===== Task data

$ cat src/rtl/mul_pkg.sv
// ============================================================================
// Module  : mul_pkg
// Brief   : Shared types for the sequential RV32M-style multiplier.
// Revision: 1.0
// ============================================================================
`default_nettype none

package mul_pkg;

    localparam int XLEN = 32;

    typedef enum logic [1:0] {
        OP_MUL    = 2'b00,
        OP_MULH   = 2'b01,
        OP_MULHSU = 2'b10,
        OP_MULHU  = 2'b11
    } op_e;

    typedef enum logic [1:0] {
        ST_IDLE = 2'b00,
        ST_RUN  = 2'b01,
        ST_FIX  = 2'b10
    } state_e;

endpackage

`default_nettype wire

$ cat src/rtl/seq_multiplier.sv
// ============================================================================
// Module  : seq_multiplier
// Brief   : Radix-2 shift-add 32x32 multiplier (MUL/MULH/MULHSU/MULHU).
// Revision: 1.0
// ============================================================================
`default_nettype none

module seq_multiplier
    import mul_pkg::*;
(
    input  logic             clk,
    input  logic             clr,
    input  logic             en,
    input  logic [1:0]       op,
    input  logic [XLEN-1:0]  a,
    input  logic [XLEN-1:0]  b,
    output logic [XLEN-1:0]  result,
    output logic             done,
    output logic             busy
);

    state_e              r_state;
    state_e              w_next;
    op_e                 r_op;
    logic                r_neg;
    logic                r_zero;
    logic [4:0]          r_cnt;
    logic [2*XLEN-1:0]   r_acc;
    logic [2*XLEN-1:0]   r_mcand;
    logic [XLEN-1:0]     r_mplier;
    logic [XLEN-1:0]     r_result;

    logic                w_a_neg;
    logic                w_b_neg;
    logic [XLEN-1:0]     w_a_mag;
    logic [XLEN-1:0]     w_b_mag;
    logic [2*XLEN-1:0]   w_addend;
    logic [2*XLEN-1:0]   w_prod;

    // Magnitudes are unsigned, so -0x80000000 correctly yields 2^31.
    assign w_a_neg  = a[XLEN-1] && ((op == OP_MULH) || (op == OP_MULHSU));
    assign w_b_neg  = b[XLEN-1] && (op == OP_MULH);
    assign w_a_mag  = w_a_neg ? (~a + 1'b1) : a;
    assign w_b_mag  = w_b_neg ? (~b + 1'b1) : b;
    assign w_addend = r_mplier[0] ? r_mcand : '0;
    assign w_prod   = r_neg ? (~r_acc + 1'b1) : r_acc;

    assign result = r_result;
    assign done   = (r_state == ST_IDLE);
    assign busy   = ~done;

    always_comb begin
        w_next = r_state;
        case (r_state)
            ST_IDLE: if (en) w_next = ST_RUN;
            ST_RUN: begin
                if (r_zero)              w_next = ST_IDLE;
                else if (r_cnt == 5'd31) w_next = ST_FIX;
            end
            ST_FIX:  w_next = ST_IDLE;
            default: w_next = ST_IDLE;
        endcase
    end

    always_ff @(posedge clk) begin
        if (clr) begin
            r_state  <= ST_IDLE;
            r_op     <= OP_MUL;
            r_neg    <= 1'b0;
            r_zero   <= 1'b0;
            r_cnt    <= '0;
            r_acc    <= '0;
            r_mcand  <= '0;
            r_mplier <= '0;
            r_result <= '0;
        end else begin
            r_state <= w_next;
            case (r_state)
                ST_IDLE: begin
                    if (en) begin
                        r_op     <= op_e'(op);
                        r_neg    <= w_a_neg ^ w_b_neg;
                        r_zero   <= (a == '0) || (b == '0);
                        r_cnt    <= '0;
                        r_acc    <= '0;
                        r_mcand  <= {{XLEN{1'b0}}, w_a_mag};
                        r_mplier <= w_b_mag;
                    end
                end
                ST_RUN: begin
                    // A zero operand spends one cycle here and bypasses the adder.
                    if (r_zero) begin
                        r_result <= '0;
                    end else begin
                        r_acc    <= r_acc + w_addend;
                        r_mcand  <= r_mcand << 1;
                        r_mplier <= r_mplier >> 1;
                        r_cnt    <= r_cnt + 5'd1;
                    end
                end
                ST_FIX: begin
                    r_result <= (r_op == OP_MUL) ? w_prod[XLEN-1:0]
                                                 : w_prod[2*XLEN-1:XLEN];
                end
                default: ;
            endcase
        end
    end

endmodule

`default_nettype wire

==========

→ **Activity**
Transcribe all of the data, keeping every line identical.

→ **Solution to the problem**
$ cat src/rtl/mul_pkg.sv
// ============================================================================
// Module  : mul_pkg
// Brief   : Shared types for the sequential RV32M-style multiplier.
// Revision: 1.0
// ============================================================================
`default_nettype none

package mul_pkg;

    localparam int XLEN = 32;

    typedef enum logic [1:0] {
        OP_MUL    = 2'b00,
        OP_MULH   = 2'b01,
        OP_MULHSU = 2'b10,
        OP_MULHU  = 2'b11
    } op_e;

    typedef enum logic [1:0] {
        ST_IDLE = 2'b00,
        ST_RUN  = 2'b01,
        ST_FIX  = 2'b10
    } state_e;

endpackage

`default_nettype wire

$ cat src/rtl/seq_multiplier.sv
// ============================================================================
// Module  : seq_multiplier
// Brief   : Radix-2 shift-add 32x32 multiplier (MUL/MULH/MULHSU/MULHU).
// Revision: 1.0
// ============================================================================
`default_nettype none

module seq_multiplier
    import mul_pkg::*;
(
    input  logic             clk,
    input  logic             clr,
    input  logic             en,
    input  logic [1:0]       op,
    input  logic [XLEN-1:0]  a,
    input  logic [XLEN-1:0]  b,
    output logic [XLEN-1:0]  result,
    output logic             done,
    output logic             busy
);

    state_e              r_state;
    state_e              w_next;
    op_e                 r_op;
    logic                r_neg;
    logic                r_zero;
    logic [4:0]          r_cnt;
    logic [2*XLEN-1:0]   r_acc;
    logic [2*XLEN-1:0]   r_mcand;
    logic [XLEN-1:0]     r_mplier;
    logic [XLEN-1:0]     r_result;

    logic                w_a_neg;
    logic                w_b_neg;
    logic [XLEN-1:0]     w_a_mag;
    logic [XLEN-1:0]     w_b_mag;
    logic [2*XLEN-1:0]   w_addend;
    logic [2*XLEN-1:0]   w_prod;

    // Magnitudes are unsigned, so -0x80000000 correctly yields 2^31.
    assign w_a_neg  = a[XLEN-1] && ((op == OP_MULH) || (op == OP_MULHSU));
    assign w_b_neg  = b[XLEN-1] && (op == OP_MULH);
    assign w_a_mag  = w_a_neg ? (~a + 1'b1) : a;
    assign w_b_mag  = w_b_neg ? (~b + 1'b1) : b;
    assign w_addend = r_mplier[0] ? r_mcand : '0;
    assign w_prod   = r_neg ? (~r_acc + 1'b1) : r_acc;

    assign result = r_result;
    assign done   = (r_state == ST_IDLE);
    assign busy   = ~done;

    always_comb begin
        w_next = r_state;
        case (r_state)
            ST_IDLE: if (en) w_next = ST_RUN;
            ST_RUN: begin
                if (r_zero)              w_next = ST_IDLE;
                else if (r_cnt == 5'd31) w_next = ST_FIX;
            end
            ST_FIX:  w_next = ST_IDLE;
            default: w_next = ST_IDLE;
        endcase
    end

    always_ff @(posedge clk) begin
        if (clr) begin
            r_state  <= ST_IDLE;
            r_op     <= OP_MUL;
            r_neg    <= 1'b0;
            r_zero   <= 1'b0;
            r_cnt    <= '0;
            r_acc    <= '0;
            r_mcand  <= '0;
            r_mplier <= '0;
            r_result <= '0;
        end else begin
            r_state <= w_next;
            case (r_state)
                ST_IDLE: begin
                    if (en) begin
                        r_op     <= op_e'(op);
                        r_neg    <= w_a_neg ^ w_b_neg;
                        r_zero   <= (a == '0) || (b == '0);
                        r_cnt    <= '0;
                        r_acc    <= '0;
                        r_mcand  <= {{XLEN{1'b0}}, w_a_mag};
                        r_mplier <= w_b_mag;
                    end
                end
                ST_RUN: begin
                    // A zero operand spends one cycle here and bypasses the adder.
                    if (r_zero) begin
                        r_result <= '0;
                    end else begin
                        r_acc    <= r_acc + w_addend;
                        r_mcand  <= r_mcand << 1;
                        r_mplier <= r_mplier >> 1;
                        r_cnt    <= r_cnt + 5'd1;
                    end
                end
                ST_FIX: begin
                    r_result <= (r_op == OP_MUL) ? w_prod[XLEN-1:0]
                                                 : w_prod[2*XLEN-1:XLEN];
                end
                default: ;
            endcase
        end
    end

endmodule

`default_nettype wire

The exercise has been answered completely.